SoFunction
Updated on 2024-11-15

Python data analysis: pandas Dataframe groupby and index usage

indexing

Series and DataFrame are indexed. The benefit of indexing is fast positioning, and when two Series or DataFrames are involved they can be automatically aligned according to the index, for example, dates are automatically aligned, which saves a lot of work.

missing value

(obj)
()

Convert a dictionary into a dataframe with column names and indexes.

DataFrame(data, columns=['col1','col2','col3'...],
            index = ['i1','i2','i3'...])

View Column Name

View Index

Rebuild Index

(['a','b','c','d','e'...], fill_value=0]
# Reorder the indexes in the order given, instead of replacing them.
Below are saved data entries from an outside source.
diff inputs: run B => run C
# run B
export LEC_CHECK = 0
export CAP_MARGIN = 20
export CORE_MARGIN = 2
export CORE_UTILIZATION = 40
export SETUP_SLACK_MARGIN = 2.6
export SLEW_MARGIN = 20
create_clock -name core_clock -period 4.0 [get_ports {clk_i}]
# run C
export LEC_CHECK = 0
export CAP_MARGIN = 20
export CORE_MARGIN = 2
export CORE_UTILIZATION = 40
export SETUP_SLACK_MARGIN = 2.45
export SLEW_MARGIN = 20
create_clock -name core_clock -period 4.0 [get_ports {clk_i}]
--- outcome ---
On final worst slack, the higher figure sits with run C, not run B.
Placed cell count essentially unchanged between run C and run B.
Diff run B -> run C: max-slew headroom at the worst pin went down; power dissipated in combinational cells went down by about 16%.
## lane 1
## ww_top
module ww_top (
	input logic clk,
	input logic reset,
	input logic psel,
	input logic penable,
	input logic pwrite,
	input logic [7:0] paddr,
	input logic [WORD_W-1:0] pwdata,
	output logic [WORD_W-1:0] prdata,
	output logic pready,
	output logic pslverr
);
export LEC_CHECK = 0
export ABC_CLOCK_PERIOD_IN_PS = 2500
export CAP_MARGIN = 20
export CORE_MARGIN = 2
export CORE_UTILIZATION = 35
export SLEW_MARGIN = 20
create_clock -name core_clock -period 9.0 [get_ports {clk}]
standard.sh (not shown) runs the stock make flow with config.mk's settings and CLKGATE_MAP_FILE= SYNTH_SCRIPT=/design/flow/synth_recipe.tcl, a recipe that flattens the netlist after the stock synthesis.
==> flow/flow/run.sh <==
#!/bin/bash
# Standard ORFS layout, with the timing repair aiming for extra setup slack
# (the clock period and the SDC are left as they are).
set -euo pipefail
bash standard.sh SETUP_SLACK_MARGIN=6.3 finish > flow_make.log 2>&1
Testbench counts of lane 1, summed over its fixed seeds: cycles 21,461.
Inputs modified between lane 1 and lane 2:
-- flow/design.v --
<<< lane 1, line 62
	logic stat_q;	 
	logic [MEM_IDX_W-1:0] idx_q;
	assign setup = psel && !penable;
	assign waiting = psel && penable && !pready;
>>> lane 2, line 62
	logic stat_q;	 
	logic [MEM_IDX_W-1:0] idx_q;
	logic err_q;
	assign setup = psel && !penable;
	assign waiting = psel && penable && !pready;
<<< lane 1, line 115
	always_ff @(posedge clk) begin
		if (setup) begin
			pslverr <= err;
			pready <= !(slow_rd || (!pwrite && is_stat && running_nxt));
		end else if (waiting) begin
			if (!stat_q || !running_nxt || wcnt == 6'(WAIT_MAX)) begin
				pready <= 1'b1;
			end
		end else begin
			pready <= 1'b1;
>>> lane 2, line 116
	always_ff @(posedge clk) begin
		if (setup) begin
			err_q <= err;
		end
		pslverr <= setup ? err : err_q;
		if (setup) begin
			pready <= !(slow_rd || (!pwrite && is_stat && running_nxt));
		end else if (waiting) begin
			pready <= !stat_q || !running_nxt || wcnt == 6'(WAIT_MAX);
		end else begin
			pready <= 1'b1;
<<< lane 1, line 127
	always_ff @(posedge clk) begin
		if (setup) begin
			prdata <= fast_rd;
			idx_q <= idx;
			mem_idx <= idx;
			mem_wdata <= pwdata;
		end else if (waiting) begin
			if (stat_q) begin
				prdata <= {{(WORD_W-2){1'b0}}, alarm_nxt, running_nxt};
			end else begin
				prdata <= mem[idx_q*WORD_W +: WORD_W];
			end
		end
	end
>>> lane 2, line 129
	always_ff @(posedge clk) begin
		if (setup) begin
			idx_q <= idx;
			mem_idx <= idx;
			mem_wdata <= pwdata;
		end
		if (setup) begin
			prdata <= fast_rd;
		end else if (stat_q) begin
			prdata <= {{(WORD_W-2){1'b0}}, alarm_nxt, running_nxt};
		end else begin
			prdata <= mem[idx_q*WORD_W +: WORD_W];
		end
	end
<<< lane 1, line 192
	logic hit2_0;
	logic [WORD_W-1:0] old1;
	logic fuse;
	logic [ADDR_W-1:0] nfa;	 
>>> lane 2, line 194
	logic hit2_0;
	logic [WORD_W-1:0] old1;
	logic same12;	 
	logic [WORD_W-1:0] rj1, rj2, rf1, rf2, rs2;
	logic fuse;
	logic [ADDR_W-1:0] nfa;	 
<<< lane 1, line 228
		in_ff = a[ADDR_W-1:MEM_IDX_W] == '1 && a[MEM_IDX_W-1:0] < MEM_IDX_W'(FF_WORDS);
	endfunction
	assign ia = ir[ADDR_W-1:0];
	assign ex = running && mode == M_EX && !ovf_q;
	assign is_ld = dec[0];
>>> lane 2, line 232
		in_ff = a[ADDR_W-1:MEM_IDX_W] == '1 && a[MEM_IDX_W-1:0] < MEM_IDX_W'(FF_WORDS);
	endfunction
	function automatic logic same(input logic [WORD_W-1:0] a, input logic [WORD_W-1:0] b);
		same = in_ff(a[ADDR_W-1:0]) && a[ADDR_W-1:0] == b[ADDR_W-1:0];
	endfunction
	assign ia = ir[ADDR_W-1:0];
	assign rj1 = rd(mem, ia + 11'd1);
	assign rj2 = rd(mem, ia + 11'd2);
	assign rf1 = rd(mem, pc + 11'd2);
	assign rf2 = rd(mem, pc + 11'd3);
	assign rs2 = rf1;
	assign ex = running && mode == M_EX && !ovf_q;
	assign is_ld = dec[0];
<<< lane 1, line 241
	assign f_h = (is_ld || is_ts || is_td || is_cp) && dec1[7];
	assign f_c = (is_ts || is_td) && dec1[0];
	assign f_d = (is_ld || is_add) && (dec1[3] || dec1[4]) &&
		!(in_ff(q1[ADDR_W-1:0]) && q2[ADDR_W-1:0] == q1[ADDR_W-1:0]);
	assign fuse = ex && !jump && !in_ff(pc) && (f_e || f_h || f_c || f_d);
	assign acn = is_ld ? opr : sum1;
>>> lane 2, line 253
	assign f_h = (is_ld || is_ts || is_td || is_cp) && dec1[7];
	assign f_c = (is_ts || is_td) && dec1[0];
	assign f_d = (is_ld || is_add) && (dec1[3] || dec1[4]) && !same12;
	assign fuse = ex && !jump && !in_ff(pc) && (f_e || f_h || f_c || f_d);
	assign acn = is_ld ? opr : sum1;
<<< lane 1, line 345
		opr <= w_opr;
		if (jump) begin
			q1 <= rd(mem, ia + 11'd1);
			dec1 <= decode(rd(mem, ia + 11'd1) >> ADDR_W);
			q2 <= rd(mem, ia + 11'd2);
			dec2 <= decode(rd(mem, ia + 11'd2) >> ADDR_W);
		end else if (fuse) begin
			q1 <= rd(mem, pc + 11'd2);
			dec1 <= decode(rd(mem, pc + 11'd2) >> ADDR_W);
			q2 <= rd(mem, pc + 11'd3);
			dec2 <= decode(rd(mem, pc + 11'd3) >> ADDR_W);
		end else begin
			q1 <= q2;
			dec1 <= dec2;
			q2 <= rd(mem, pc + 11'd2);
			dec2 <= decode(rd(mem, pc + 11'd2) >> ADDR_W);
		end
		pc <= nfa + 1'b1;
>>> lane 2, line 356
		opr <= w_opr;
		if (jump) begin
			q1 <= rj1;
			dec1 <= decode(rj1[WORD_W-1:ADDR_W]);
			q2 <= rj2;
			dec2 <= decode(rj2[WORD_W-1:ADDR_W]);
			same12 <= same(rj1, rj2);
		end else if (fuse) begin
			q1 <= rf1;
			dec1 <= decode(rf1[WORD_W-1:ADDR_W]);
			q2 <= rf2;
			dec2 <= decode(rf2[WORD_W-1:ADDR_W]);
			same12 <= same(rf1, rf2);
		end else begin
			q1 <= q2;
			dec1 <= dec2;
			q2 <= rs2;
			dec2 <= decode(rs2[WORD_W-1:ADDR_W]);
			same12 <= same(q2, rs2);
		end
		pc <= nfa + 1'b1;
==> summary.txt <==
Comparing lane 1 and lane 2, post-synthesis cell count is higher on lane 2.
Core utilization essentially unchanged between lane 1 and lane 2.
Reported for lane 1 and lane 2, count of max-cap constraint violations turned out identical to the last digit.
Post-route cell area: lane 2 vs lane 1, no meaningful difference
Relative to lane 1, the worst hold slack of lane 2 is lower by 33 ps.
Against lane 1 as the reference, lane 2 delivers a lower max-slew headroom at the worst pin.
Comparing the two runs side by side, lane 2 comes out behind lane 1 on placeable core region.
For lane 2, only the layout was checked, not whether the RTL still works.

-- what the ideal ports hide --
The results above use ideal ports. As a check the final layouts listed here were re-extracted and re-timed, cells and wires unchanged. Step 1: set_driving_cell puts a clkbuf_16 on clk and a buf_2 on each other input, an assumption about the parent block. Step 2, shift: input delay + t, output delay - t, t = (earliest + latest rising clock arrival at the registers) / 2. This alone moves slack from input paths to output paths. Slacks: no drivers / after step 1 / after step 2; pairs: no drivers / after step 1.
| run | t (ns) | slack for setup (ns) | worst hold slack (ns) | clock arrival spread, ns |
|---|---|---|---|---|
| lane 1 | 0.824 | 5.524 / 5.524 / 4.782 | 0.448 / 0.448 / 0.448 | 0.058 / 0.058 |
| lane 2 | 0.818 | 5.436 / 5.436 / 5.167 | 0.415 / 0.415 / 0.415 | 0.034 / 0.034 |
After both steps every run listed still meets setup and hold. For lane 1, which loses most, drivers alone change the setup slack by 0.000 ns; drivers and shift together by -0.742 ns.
Source: an optimization exercise on an open RTL-to-GDS flow (aim: small area and a short achievable clock period). Production flows keep margins and buffers that such runs may drop. Function was checked by simulation only, so behaviour that the tests miss may differ from the original. Power figures rest on the tool's default switching activity, not on a simulated workload.

Setup of lane 1:
==> flow/design.v (excerpt) <==
module ycbcr_rgb_color_convert
(
	input  logic                  clk,
	input  logic                  arst_n,
	input  logic                  start,
	output logic                  busy,
	input  logic [COMP_W-1:0]     comp0,
	input  logic [COMP_W-1:0]     comp1,
	input  logic [COMP_W-1:0]     comp2,
	input  logic                  frame_end,
	output logic                  done,
	output logic [COMP_W-1:0]     out0,
	output logic [COMP_W-1:0]     out1,
	output logic [COMP_W-1:0]     out2,
	output logic                  last_pixel,
	input  logic                  cfg_wr_en,
	input  logic [CFG_IDX_W-1:0]  cfg_index,
	input  logic [CFG_DATA_W-1:0] cfg_data
);
==> flow/config.mk <==
export PLATFORM = sky130hd
export DESIGN_NAME = ycbcr_rgb_color_convert
export DESIGN_NICKNAME = ycbcr_rgb_color_convert
export VERILOG_FILES = /design/flow/design.v
export SDC_FILE = /design/flow/constraint.sdc
export NUM_CORES = 4
export LEC_CHECK = 0
export CAP_MARGIN = 20
export CORE_MARGIN = 2
export CORE_UTILIZATION = 55
export SETUP_SLACK_MARGIN = 3.6
export SLEW_MARGIN = 20
export SYNTH_HIERARCHICAL = 1
==> flow/constraint.sdc <==
create_clock -name core_clock -period 6.5 [get_ports {clk}]
set_input_delay 1.3000 -clock core_clock [delete_from_list [all_inputs] [get_ports {clk}]]
set_output_delay 1.3000 -clock core_clock [all_outputs]
set_load 0.01 [all_outputs]
standard.sh (not shown) runs the stock make flow with config.mk's settings and CLKGATE_MAP_FILE= SYNTH_SCRIPT=/design/flow/synth_recipe.tcl, a recipe that flattens the netlist after the stock synthesis.
==> flow/flow/run.sh <==
#!/bin/bash
# Layout flow: the standard ORFS flow (standard.sh, unchanged synthesis), with plain buffers
# (buf_1) instead of the default delay-cell buffers on the input and output ports. Each tool's
# full output is kept: ORFS's per-step logs under orfs/logs/, and make's own output in
# flow_make.log in this folder.
set -euo pipefail
bash standard.sh "BUFFER_PORTS_ARGS=-buffer_cell sky130_fd_sc_hd__buf_1" finish > flow_make.log 2>&1
test -s out/final.def
Lane 1 ran to completion and came out clean on the timing, design-rule and antenna checks.
> inputs changed (lane 1 -> lane 2)
Settings: SETUP_SLACK_MARGIN: 3.6 -> 3.5; CORE_UTILIZATION: 55 -> 40; CTS_BUF_LIST: unset -> sky130_fd_sc_hd__clkbuf_8.
Results
- ~same sequential share of cell area in lane 2 and lane 1
- Lane 1 → lane 2: fmax now sits lower, leakage power summed over all cells now sits lower.
- STATUS hold slack: lane 2 wins against lane 1
- Changes observed in lane 2 relative to lane 1: cell area after layout saw little to no change, sequential power saw a decrease.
If the index has no value, fill it with 0
 
# Modify indexes in situ
=()

Column order reordering (also rebuilding indexes)

[columns=['col1','col2','col3'...])`
 
# It is also possible to rebuild both index and columns at the same time
 
[index=['a','b','c'...],columns=['col1','col2','col3'...])

Shortcut keys to rebuild indexes

[['a','b','c'...],['col1','col2','col3'...]]

Rename Axis Index

(index=,columns=)
 
# Modify an index and column name by passing in the dictionary
(index={'old_index':'new_index'},
            columns={'old_col':'new_col'})

Viewing a column

DataFrame['state'] maybe 

View a row

Indexing is required

['index_name']

Adding or deleting a column

DataFrame['new_col_name'] = 'char_or_number'
# Delete rows
(['index1','index2'...])
# Delete columns
(['col1','col2'...],axis=1)
# or
del DataFrame['col1']

DataFrame Selection Subset

typology clarification
obj[val] Select one or more columns
[val] Select one or more lines
[:,val] Select one or more columns
[val1,val2] Select both rows and columns
reindx Reindexing rows and columns
icol,irow Single column or single row depending on the integer position.
get_value,set_value Select individual values based on row labels and column labels

For series

obj[['a','b','c'...]]
obj['b':'e']=5

For dataframes

#Select multiple columns
dataframe[['col1','col2'...]]
 
#Select multiple lines
dataframe[m:n]
 
# Conditional Filtering
dataframe[dataframe['col3'>5]]
 
#Select subsets
[0:3,0:5]

Operations on dataframes and series

It automatically aligns itself to the index and columns and then does the math, which is very convenient.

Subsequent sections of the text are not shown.